The risk of children catching coronavirus is ‘unbelievably low’, according to one of the UK’s top experts.
Eminent statistician Sir David Spiegelhalter said data has also shown that teachers do not have a greater risk of becoming infected.
The University of Cambridge professor’s testimony comes amid an explosive row over the reopening of schools next month.
Professor Spiegelhalter pointed out that just one out of 7million children aged four to 14 in England and Wales has died from COVID-19.
He also claimed children carry just a fraction of the viral load compared to adults, which significantly reduces their ability to fall ill or infect others.
Professor Spiegelhalter told the BBC: ‘There have been, based on the data so far, extremely low risks to children. Out of 7million five to 14-year-olds in England and Wales, so far the number of death certificates revealed with Covid on it is one.
‘There will be more [that haven’t been confirmed], but there is still an extremely low risk. Of course we must remember this group of kids are staggeringly safe in general, less than one in 10,000 die every year. Nobody’s ever been safer in the history of humanity than this group of kids.’

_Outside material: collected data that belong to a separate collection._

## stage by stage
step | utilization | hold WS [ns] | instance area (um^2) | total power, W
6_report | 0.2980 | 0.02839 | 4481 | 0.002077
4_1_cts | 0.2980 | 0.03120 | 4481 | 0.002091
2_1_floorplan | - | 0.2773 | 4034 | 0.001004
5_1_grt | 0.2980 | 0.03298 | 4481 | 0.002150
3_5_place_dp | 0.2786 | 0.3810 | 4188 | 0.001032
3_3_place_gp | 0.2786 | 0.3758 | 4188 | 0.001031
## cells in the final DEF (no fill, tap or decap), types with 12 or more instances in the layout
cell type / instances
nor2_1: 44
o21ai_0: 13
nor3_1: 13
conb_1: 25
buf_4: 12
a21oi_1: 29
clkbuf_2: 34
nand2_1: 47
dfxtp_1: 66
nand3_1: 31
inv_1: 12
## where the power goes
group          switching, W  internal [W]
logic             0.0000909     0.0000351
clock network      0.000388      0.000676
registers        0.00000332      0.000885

Professor Spiegelhalter said that at least one child had died from a rare inflammatory illness linked to coronavirus, but reassured parents that the risk of the complication would now be ‘much lower now the epidemic in the community is under control.’
Asked about whether teachers and parents were being put at risk by schools reopening, the Cambridge professor said data suggested not.

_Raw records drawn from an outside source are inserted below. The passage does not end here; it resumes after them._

$ cat src/tect_top.sv
// Three count-up timer/event counters with an AXI4-Lite register slave.
// Assumes the pins are synchronous-ish levels from the chip pads and
// that the bus master keeps valid and payload stable until taken.
// How it works
// RULE1 - Counter 0: 16 bits, system clock source
// RULE2 - Counter 1: 16 bits, clock divided four
// RULE3 - Counter 2: 8 bits, system clock source
// RULE4 - Low byte write fills buffer only
// RULE5 - High write moves both bytes, preload
// RULE6 - High read latches live low byte
// RULE7 - Low read returns the buffer
// RULE8 - Counter 2 write preloads, read live
// RULE9 - Control holds mode, run, edge
// RULE10 - Event mode counts pin edges
// RULE11 - Timer mode counts internal source
// RULE12 - Pulse mode counts during input level
// RULE13 - 16-bit counters run up to all ones
// RULE14 - 8-bit counter runs up to FFh
// RULE15 - Overflow reloads and sets own flag
// RULE16 - Pulse ends at level return, run cleared
// RULE17 - One measurement until run set again
// RULE18 - Pulse start needs an edge
// RULE19 - Pulse overflow reloads and flags too
// RULE20 - Mode codes 01 event, 10 timer, 11 pulse
// RULE21 - Event edge bit 1 falling, 0 rising
// RULE22 - Stopped counter loads with preload write
// RULE23 - Prescaler divides by 1 to 128
// RULE24 - Pin edges synchronized before use
//
// The AXI4-Lite interface to the registers is this design's own decision.
`timescale 1ns/10ps
`include "tect_params.svh"

module tect_top
    import tect_pkg::*;
#(
    parameter int CW0 = 16,
    parameter int CW2 = 8
)
(
    // Clock and reset
    input wire logic CLK,
    input wire logic RST,
    // Counter input pins
    input wire logic [2:0] CNT_PIN,
    // Counter values and overflow pulses seen by the chip
    output logic [CW0-1:0] COUNT0,
    output logic [CW0-1:0] COUNT1,
    output logic [CW2-1:0] COUNT2,
    output logic [2:0] OVERFLOW,
    // AXI4-Lite write address
    input wire logic AWVALID,
    output logic AWREADY,
    input wire logic [31:0] AWADDR,
    // AXI4-Lite write data
    input wire logic WVALID,
    output logic WREADY,
    input wire logic [31:0] WDATA,
    input wire logic [3:0] WSTRB,
    // AXI4-Lite write response
    output logic BVALID,
    input wire logic BREADY,
    output logic [1:0] BRESP,
    // AXI4-Lite read address
    input wire logic ARVALID,
    output logic ARREADY,
    input wire logic [31:0] ARADDR,
    // AXI4-Lite read data
    output logic RVALID,
    input wire logic RREADY,
    output logic [31:0] RDATA,
    output logic [1:0] RRESP
);

    // ------------------------------------------------------------
    // Address decode
    // ------------------------------------------------------------
    localparam int NREG = 9;

    // Returns a one-hot register select, zero when unmapped
    function automatic logic [NREG-1:0] decode(input logic [31:0] a);
        logic [NREG-1:0] s;
        s = '0;
        if (a[1:0] == 2'b00 && a[31:10] == 22'h00_0000)
        begin
            case (a[9:2])
                `TECT_IDX_C0_HIGH: s[0] = 1'b1;
                `TECT_IDX_C0_LOW: s[1] = 1'b1;
                `TECT_IDX_C0_CTRL: s[2] = 1'b1;
                `TECT_IDX_C1_HIGH: s[3] = 1'b1;
                `TECT_IDX_C1_LOW: s[4] = 1'b1;
                `TECT_IDX_C1_CTRL: s[5] = 1'b1;
                `TECT_IDX_C2_VALUE: s[6] = 1'b1;
                `TECT_IDX_C2_CTRL: s[7] = 1'b1;
                `TECT_IDX_FLAGS: s[8] = 1'b1;
                default: s = '0;
            endcase
        end
        return s;
    endfunction

    // ------------------------------------------------------------
    // Write channel
    // ------------------------------------------------------------
    tect_req_t aw_q;
    logic w_have_q;
    logic [7:0] wbyte_q;
    logic wlane_q;
    logic [NREG-1:0] wsel;
    logic wr_go;

    assign wsel = decode(aw_q.addr);
    assign wr_go = aw_q.valid && w_have_q && !BVALID;

    always_ff @(posedge CLK or posedge RST)
    begin
        if (RST)
        begin
            aw_q <= '0;
            w_have_q <= 1'b0;
            wbyte_q <= 8'h00;
            wlane_q <= 1'b0;
            AWREADY <= 1'b0;
            WREADY <= 1'b0;
            BVALID <= 1'b0;
            BRESP <= `TECT_RESP_OKAY;
        end
        else
        begin
            AWREADY <= !aw_q.valid && !AWREADY && !BVALID;
            WREADY <= !w_have_q && !WREADY && !BVALID;
            if (AWVALID && AWREADY)
            begin
                aw_q.valid <= 1'b1;
                aw_q.addr <= AWADDR;
            end
            if (WVALID && WREADY)
            begin
                w_have_q <= 1'b1;
                wbyte_q <= WDATA[7:0];
                wlane_q <= WSTRB[0];
            end
            if (wr_go)
            begin
                aw_q.valid <= 1'b0;
                w_have_q <= 1'b0;
                BVALID <= 1'b1;
                BRESP <= (wsel == '0) ? `TECT_RESP_SLVERR
                                      : `TECT_RESP_OKAY;
            end
            else if (BVALID && BREADY)
            begin
                BVALID <= 1'b0;
            end
        end
    end

    // Byte lane 0 must be enabled for a register to change
    logic [NREG-1:0] wr_hit;
    assign wr_hit = (wr_go && wlane_q) ? wsel : '0;

    // ------------------------------------------------------------
    // Read channel
    // ------------------------------------------------------------
    logic [NREG-1:0] rsel;
    logic rd_go;

    assign rsel = decode(ARADDR);
    assign rd_go = ARVALID && ARREADY;

    // ------------------------------------------------------------
    // Prescaler and input synchronisers
    // ------------------------------------------------------------
    logic [6:0] psc_q;
    logic [1:0] div4_q;
    logic [2:0] pin_s1_q;
    logic [2:0] pin_s2_q;
    logic [2:0] pin_s3_q;

    always_ff @(posedge CLK or posedge RST)
    begin
        if (RST)
        begin
            psc_q <= 7'h00;
            div4_q <= 2'h0;
        end
        else
        begin
            psc_q <= psc_q + 7'h01;
            div4_q <= div4_q + 2'h1;
        end
    end

    // RULE24 synchronise pin inputs
    always_ff @(posedge CLK or posedge RST)
    begin
        if (RST)
        begin
            pin_s1_q <= 3'h0;
            pin_s2_q <= 3'h0;
            pin_s3_q <= 3'h0;
        end
        else
        begin
            pin_s1_q <= CNT_PIN;
            pin_s2_q <= pin_s1_q;
            pin_s3_q <= pin_s2_q;
        end
    end

    // RULE23 prescaler tap enable
    function automatic logic psc_tick(input logic [2:0] code,
                                      input logic [6:0] cnt);
        logic [6:0] m;
        m = 7'(8'h01 << code) - 7'h01;
        return (cnt & m) == m;
    endfunction

    // ------------------------------------------------------------
    // Counters
    // ------------------------------------------------------------
    tect_ctrl_t ctrl_q [3];
    logic [15:0] cnt_q [3];
    logic [15:0] pre_q [3];
    logic [7:0] lowbuf_q [2];
    logic [2:0] flag_q;
    logic [2:0] armed_q;
    logic [2:0] tick;
    logic [2:0] pin_rise;
    logic [2:0] pin_fall;

    assign pin_rise = pin_s2_q & ~pin_s3_q;
    assign pin_fall = ~pin_s2_q & pin_s3_q;

    // Register index for each counter's value, low, control
    localparam int HI_IDX [3] = '{0, 3, 6};
    localparam int CT_IDX [3] = '{2, 5, 7};
    localparam logic [15:0] TOP [3] = '{16'hffff, 16'hffff, 16'h00ff};
    localparam logic [7:0] CMASK [3] =
        '{`TECT_CTRL_MASK_PSC, `TECT_CTRL_MASK_NOPSC, `TECT_CTRL_MASK_PSC};
    localparam int FBIT [3] =
        '{`TECT_FLAG0_BIT, `TECT_FLAG1_BIT, `TECT_FLAG2_BIT};

    genvar g;
    generate
        for (g = 0; g < 3; g++)
        begin : gen_cnt
            logic isrc;
            logic active;
            logic level_on;
            logic edge_in;
            logic wr_val;

            // RULE1 counter 0 internal source
            // RULE3 counter 2 internal source
            // RULE2 counter 1 divided by four
            if (g == 1)
            begin : gen_div
                assign isrc = (div4_q == 2'(`TECT_C1_DIV - 1));
            end
            else
            begin : gen_psc
                assign isrc = psc_tick(ctrl_q[g].psc, psc_q);
            end

            // RULE21 event edge select
            assign edge_in = ctrl_q[g].edge_sel ? pin_fall[g] : pin_rise[g];
            assign level_on = (pin_s2_q[g] == ctrl_q[g].edge_sel);
            assign wr_val = wr_hit[HI_IDX[g]];

            // RULE20 mode decode
            always_comb
            begin
                active = 1'b0;
                case (ctrl_q[g].mode)
                    // RULE10 event source is the pin
                    MODE_EVENT: active = ctrl_q[g].run && edge_in;
                    // RULE11 timer counts internal ticks
                    MODE_TIMER: active = ctrl_q[g].run && isrc;
                    // RULE12 count while level persists
                    MODE_PULSE: active = armed_q[g] && level_on && isrc;
                    default: active = 1'b0;
                endcase
            end
            assign tick[g] = active;

            // RULE9 control register
            always_ff @(posedge CLK or posedge RST)
            begin
                if (RST)
                begin
                    ctrl_q[g] <= tect_ctrl_t'(`TECT_CTRL_RESET);
                    armed_q[g] <= 1'b0;
                end
                else if (wr_hit[CT_IDX[g]])
                begin
                    ctrl_q[g] <= tect_ctrl_t'(wbyte_q & CMASK[g]);
                    armed_q[g] <= 1'b0;
                end
                else if (ctrl_q[g].mode == MODE_PULSE && ctrl_q[g].run)
                begin
                    // RULE18 start only on an edge
                    if (!armed_q[g] && (ctrl_q[g].edge_sel ? pin_rise[g]
                                                           : pin_fall[g]))
                    begin
                        armed_q[g] <= 1'b1;
                    end
                    // RULE16 stop and clear run
                    // RULE17 single measurement
                    else if (armed_q[g] && !level_on)
                    begin
                        armed_q[g] <= 1'b0;
                        ctrl_q[g].run <= 1'b0;
                    end
                end
            end

            // RULE13 RULE14 count up to terminal
            // RULE15 RULE19 overflow reloads
            // RULE22 load when stopped
            always_ff @(posedge CLK or posedge RST)
            begin
                if (RST)
                begin
                    cnt_q[g] <= 16'h0000;
                    pre_q[g] <= 16'h0000;
                end
                else
                begin
                    if (wr_val)
                    begin
                        // RULE5 RULE8 preload on value write
                        if (g == 2)
                        begin
                            pre_q[g] <= {8'h00, wbyte_q};
                        end
                        else
                        begin
                            pre_q[g] <= {wbyte_q, lowbuf_q[g == 1]};
                        end
                    end
                    if (wr_val && !ctrl_q[g].run)
                    begin
                        if (g == 2)
                        begin
                            cnt_q[g] <= {8'h00, wbyte_q};
                        end
                        else
                        begin
                            cnt_q[g] <= {wbyte_q, lowbuf_q[g == 1]};
                        end
                    end
                    else if (tick[g])
                    begin
                        if (cnt_q[g] == TOP[g])
                        begin
                            cnt_q[g] <= pre_q[g];
                        end
                        else
                        begin
                            cnt_q[g] <= cnt_q[g] + 16'h0001;
                        end
                    end
                end
            end

            // RULE15 overflow flag, set wins
            always_ff @(posedge CLK or posedge RST)
            begin
                if (RST)
                begin
                    flag_q[g] <= 1'b0;
                end
                else if (tick[g] && cnt_q[g] == TOP[g])
                begin
                    flag_q[g] <= 1'b1;
                end
                else if (wr_hit[8] && wbyte_q[FBIT[g]])
                begin
                    flag_q[g] <= 1'b0;
                end
            end
        end
    endgenerate

    // RULE4 low write fills buffer
    // RULE6 high read latches low byte
    generate
        for (g = 0; g < 2; g++)
        begin : gen_buf
            always_ff @(posedge CLK or posedge RST)
            begin
                if (RST)
                begin
                    lowbuf_q[g] <= 8'h00;
                end
                else if (rd_go && rsel[HI_IDX[g]])
                begin
                    lowbuf_q[g] <= cnt_q[g][7:0];
                end
                else if (wr_hit[HI_IDX[g] + 1])
                begin
                    lowbuf_q[g] <= wbyte_q;
                end
            end
        end
    endgenerate

    // ------------------------------------------------------------
    // Read data and outputs
    // ------------------------------------------------------------
    logic [7:0] rd_byte;
    always_comb
    begin
        rd_byte = 8'h00;
        case (1'b1)
            rsel[0]: rd_byte = cnt_q[0][15:8];
            // RULE7 low read from buffer
            rsel[1]: rd_byte = lowbuf_q[0];
            rsel[2]: rd_byte = ctrl_q[0];
            rsel[3]: rd_byte = cnt_q[1][15:8];
            rsel[4]: rd_byte = lowbuf_q[1];
            rsel[5]: rd_byte = ctrl_q[1];
            // RULE8 read live counter 2
            rsel[6]: rd_byte = cnt_q[2][7:0];
            rsel[7]: rd_byte = ctrl_q[2];
            rsel[8]: rd_byte = 8'((flag_q[0] << `TECT_FLAG0_BIT)
                                | (flag_q[1] << `TECT_FLAG1_BIT)
                                | (flag_q[2] << `TECT_FLAG2_BIT));
            default: rd_byte = 8'h00;
        endcase
    end

    always_ff @(posedge CLK or posedge RST)
    begin
        if (RST)
        begin
            ARREADY <= 1'b0;
            RVALID <= 1'b0;
            RDATA <= 32'h0000_0000;
            RRESP <= `TECT_RESP_OKAY;
        end
        else
        begin
            ARREADY <= !RVALID && !ARREADY;
            if (rd_go)
            begin
                RVALID <= 1'b1;
                RDATA <= {24'h00_0000, rd_byte};
                RRESP <= (rsel == '0) ? `TECT_RESP_SLVERR
                                      : `TECT_RESP_OKAY;
            end
            else if (RVALID && RREADY)
            begin
                RVALID <= 1'b0;
            end
        end
    end

    // Registered copies so every output leaves a flip-flop
    always_ff @(posedge CLK or posedge RST)
    begin
        if (RST)
        begin
            COUNT0 <= '0;
            COUNT1 <= '0;
            COUNT2 <= '0;
            OVERFLOW <= 3'h0;
        end
        else
        begin
            COUNT0 <= cnt_q[0][CW0-1:0];
            COUNT1 <= cnt_q[1][CW0-1:0];
            COUNT2 <= cnt_q[2][CW2-1:0];
            OVERFLOW <= {tick[2] && cnt_q[2] == TOP[2],
                         tick[1] && cnt_q[1] == TOP[1],
                         tick[0] && cnt_q[0] == TOP[0]};
        end
    end

endmodule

He added: ‘The Office for National Statistics analysed Covid risks by occupation – some have higher risks, including bus drivers and care home workers.’ But teachers were not included in this category, he said.
‘Of course people are anxious about the rest of the family, but in healthy young parents aged between 20 and 40, there have only been about 30 death so far out of 30,000 who don’t have existing conditions.
‘There’s about a three in a million chance of risk of death. That’s a measurable risk, but in a sense it’s a manageable risk… it’s not overwhelming at all.’